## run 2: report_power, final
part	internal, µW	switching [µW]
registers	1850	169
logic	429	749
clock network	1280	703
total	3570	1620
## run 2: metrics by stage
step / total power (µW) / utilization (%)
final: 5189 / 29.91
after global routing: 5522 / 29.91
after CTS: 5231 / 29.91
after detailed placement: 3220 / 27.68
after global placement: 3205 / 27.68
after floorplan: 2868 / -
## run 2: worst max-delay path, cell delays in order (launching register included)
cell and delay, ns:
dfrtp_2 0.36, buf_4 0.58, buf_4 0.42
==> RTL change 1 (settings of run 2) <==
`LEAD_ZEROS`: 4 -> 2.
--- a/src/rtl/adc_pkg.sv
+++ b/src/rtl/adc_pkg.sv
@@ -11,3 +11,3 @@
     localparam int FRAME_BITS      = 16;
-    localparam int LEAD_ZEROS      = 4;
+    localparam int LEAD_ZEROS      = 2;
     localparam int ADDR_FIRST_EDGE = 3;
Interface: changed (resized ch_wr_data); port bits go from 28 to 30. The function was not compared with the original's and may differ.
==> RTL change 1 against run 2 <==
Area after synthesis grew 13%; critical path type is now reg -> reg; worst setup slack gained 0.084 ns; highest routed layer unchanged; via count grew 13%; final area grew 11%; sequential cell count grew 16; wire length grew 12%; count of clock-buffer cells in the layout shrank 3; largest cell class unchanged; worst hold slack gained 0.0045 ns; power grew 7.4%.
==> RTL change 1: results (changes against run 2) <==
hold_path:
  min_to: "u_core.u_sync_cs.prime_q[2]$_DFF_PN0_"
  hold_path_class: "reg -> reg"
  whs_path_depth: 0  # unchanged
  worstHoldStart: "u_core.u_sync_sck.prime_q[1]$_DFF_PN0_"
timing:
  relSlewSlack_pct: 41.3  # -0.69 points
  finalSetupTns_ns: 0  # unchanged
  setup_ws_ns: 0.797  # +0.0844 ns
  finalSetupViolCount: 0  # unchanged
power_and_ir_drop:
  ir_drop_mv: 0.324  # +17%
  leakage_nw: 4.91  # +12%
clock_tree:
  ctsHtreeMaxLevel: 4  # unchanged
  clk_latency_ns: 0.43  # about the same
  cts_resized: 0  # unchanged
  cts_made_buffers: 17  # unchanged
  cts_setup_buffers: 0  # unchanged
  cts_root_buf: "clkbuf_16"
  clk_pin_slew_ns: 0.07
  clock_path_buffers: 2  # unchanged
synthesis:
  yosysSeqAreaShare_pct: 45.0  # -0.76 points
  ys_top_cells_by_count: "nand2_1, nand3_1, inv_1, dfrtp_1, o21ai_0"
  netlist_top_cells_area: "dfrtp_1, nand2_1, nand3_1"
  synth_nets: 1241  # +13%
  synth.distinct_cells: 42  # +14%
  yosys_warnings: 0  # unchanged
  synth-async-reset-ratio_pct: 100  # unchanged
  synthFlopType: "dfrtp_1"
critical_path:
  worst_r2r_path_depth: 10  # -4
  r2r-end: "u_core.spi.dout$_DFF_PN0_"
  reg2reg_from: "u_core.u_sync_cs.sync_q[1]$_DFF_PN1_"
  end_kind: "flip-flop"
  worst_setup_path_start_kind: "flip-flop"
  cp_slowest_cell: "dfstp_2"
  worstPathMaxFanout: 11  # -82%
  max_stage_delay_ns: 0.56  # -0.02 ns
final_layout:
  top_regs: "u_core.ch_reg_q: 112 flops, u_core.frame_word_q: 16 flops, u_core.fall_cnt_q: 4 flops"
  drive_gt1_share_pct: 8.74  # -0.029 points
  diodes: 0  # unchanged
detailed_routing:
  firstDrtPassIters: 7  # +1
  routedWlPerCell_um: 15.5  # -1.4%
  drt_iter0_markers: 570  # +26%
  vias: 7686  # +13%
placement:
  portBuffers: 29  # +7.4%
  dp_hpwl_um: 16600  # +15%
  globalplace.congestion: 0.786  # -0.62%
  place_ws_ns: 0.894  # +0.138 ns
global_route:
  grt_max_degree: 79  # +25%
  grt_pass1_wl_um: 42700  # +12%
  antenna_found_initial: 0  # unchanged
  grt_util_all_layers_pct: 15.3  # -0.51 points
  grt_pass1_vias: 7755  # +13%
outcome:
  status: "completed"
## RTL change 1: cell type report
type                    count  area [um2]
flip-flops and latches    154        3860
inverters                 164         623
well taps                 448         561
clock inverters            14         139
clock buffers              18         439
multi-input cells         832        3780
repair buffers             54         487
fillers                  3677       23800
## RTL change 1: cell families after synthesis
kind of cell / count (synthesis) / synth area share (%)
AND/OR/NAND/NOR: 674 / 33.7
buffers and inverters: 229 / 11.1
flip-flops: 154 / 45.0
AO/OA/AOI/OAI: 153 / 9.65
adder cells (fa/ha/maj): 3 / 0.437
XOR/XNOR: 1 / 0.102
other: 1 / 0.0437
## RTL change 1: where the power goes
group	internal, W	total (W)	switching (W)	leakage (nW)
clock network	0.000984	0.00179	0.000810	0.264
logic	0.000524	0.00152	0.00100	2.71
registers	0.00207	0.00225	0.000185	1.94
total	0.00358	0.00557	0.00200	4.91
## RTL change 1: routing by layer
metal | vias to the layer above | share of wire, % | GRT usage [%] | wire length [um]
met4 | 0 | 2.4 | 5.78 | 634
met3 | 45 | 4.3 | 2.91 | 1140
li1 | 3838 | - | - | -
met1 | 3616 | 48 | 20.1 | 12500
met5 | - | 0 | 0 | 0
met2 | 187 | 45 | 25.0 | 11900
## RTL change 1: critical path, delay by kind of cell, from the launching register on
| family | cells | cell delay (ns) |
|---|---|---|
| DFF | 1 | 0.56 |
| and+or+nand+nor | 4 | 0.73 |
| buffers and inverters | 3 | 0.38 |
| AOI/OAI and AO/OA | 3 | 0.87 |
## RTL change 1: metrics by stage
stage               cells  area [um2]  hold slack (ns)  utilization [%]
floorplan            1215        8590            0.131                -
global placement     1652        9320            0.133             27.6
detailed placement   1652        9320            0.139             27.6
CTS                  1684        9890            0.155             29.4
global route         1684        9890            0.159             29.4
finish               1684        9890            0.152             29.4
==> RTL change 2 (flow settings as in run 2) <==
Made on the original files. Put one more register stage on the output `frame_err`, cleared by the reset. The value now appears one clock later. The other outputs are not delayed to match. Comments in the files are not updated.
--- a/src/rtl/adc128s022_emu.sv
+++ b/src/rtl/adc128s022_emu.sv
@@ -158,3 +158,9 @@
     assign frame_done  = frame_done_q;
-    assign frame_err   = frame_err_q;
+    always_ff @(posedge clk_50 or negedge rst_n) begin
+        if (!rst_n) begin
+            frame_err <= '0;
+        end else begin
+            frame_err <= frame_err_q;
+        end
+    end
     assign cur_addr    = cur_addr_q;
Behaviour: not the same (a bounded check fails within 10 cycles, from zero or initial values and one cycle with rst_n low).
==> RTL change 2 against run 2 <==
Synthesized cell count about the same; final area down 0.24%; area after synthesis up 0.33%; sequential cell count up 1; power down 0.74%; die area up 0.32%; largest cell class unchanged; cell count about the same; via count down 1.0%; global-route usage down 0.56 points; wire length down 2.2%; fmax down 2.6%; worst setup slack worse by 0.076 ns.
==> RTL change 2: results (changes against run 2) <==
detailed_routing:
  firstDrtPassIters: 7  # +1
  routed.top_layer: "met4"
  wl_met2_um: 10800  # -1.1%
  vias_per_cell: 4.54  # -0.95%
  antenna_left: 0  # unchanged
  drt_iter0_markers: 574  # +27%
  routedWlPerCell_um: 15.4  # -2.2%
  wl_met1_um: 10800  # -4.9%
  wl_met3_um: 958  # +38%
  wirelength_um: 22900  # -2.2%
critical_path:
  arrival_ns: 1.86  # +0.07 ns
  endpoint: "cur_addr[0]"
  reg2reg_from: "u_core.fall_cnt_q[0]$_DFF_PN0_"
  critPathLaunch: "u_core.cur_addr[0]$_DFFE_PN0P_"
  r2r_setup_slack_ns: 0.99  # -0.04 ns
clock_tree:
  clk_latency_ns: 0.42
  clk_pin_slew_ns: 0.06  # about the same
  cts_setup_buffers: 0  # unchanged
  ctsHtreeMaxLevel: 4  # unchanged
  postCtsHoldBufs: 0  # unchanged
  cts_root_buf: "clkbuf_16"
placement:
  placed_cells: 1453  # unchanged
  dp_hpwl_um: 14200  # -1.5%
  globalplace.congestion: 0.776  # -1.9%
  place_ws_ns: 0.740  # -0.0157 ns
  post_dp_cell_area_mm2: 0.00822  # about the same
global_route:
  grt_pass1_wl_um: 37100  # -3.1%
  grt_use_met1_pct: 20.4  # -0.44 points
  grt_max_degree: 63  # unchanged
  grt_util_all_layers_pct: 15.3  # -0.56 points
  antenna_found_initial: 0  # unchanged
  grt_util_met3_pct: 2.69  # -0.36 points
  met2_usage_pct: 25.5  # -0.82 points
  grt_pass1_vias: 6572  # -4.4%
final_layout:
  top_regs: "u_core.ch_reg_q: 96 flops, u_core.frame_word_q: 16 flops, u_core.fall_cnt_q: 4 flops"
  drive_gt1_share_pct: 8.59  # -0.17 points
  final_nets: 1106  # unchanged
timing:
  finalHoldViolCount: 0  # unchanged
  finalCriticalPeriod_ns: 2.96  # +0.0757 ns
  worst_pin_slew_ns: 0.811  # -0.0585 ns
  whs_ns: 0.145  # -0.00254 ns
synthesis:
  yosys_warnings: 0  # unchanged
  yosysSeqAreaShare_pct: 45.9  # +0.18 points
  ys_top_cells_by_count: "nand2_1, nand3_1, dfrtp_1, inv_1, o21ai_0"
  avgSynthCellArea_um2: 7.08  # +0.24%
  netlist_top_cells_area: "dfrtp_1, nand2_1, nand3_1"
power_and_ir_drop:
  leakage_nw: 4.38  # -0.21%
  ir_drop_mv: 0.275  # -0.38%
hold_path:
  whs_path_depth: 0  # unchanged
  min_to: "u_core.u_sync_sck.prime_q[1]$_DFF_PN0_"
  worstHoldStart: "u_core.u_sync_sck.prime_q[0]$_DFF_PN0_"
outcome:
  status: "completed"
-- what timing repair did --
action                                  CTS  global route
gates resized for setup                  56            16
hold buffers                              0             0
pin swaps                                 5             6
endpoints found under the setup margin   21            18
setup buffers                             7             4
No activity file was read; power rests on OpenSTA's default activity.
==> config.mk <==
export PLATFORM = sky130hd
export DESIGN_NAME = hazard_ctrl_mc_flat
export DESIGN_NICKNAME = d
export VERILOG_FILES = /design/src/rtl/hazard_pkg.sv /design/src/rtl/hazard_ctrl_mc_if.sv /design/src/rtl/fwd_sel.sv /design/src/rtl/hazard_ctrl_mc.sv /design/src/flat_wrapper.sv
export SDC_FILE = /design/constraint.sdc
export NUM_CORES = 1
export LEC_CHECK = 0
export ABC_AREA = 1
export CORE_ASPECT_RATIO = 1.25
export CORE_MARGIN = 5
export CORE_UTILIZATION = 45
export DETAILED_ROUTE_END_ITERATION = 6
export PLACE_DENSITY = 0.77
export SLEW_MARGIN = 20
export SYNTH_ARGS = -nofsm -noshare
export SYNTH_HDL_FRONTEND = slang
export SYNTH_SLANG_ARGS = --single-unit
export TNS_END_PERCENT = 50
==> constraint.sdc <==
create_clock -name clk -period 2.5 [get_ports clk]
set_clock_uncertainty 0.05 [all_clocks]
set_input_delay 0.625 -clock clk [delete_from_list [all_inputs] [get_ports clk]]
set_output_delay 0.625 -clock clk [all_outputs]
set_load 0.01 [all_outputs]
[config.mk]
export PLATFORM = sky130hd
export DESIGN_NAME = freelist
export DESIGN_NICKNAME = d
export VERILOG_FILES = /design/src/rtl/freelist.sv
export SDC_FILE = /design/constraint.sdc
export NUM_CORES = 1
export LEC_CHECK = 0
export ABC_AREA = 1
export BUFFER_PORTS_ARGS = -buffer_cell sky130_fd_sc_hd__buf_4
export CAP_MARGIN = 20
export CORE_ASPECT_RATIO = 0.6
export CORE_MARGIN = 2
export CORE_UTILIZATION = 50
export DETAILED_ROUTE_END_ITERATION = 8
export PLACE_DENSITY = 0.66
export SYNTH_ARGS = -nofsm -noshare
export SYNTH_HDL_FRONTEND = slang
export SYNTH_SLANG_ARGS = --single-unit
[constraint.sdc]
create_clock -name clock -period 2.84 [get_ports clock]
set_input_delay 0.284 -clock clock [delete_from_list [all_inputs] [get_ports clock]]
set_output_delay 0.284 -clock clock [all_outputs]
set_load 0.01 [all_outputs]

# TASK REQUIREMENTS
Set apart and copy each line of the records that holds the word "results".

# ANSWER SECTION
==> RTL change 1: results (changes against run 2) <==
==> RTL change 2: results (changes against run 2) <==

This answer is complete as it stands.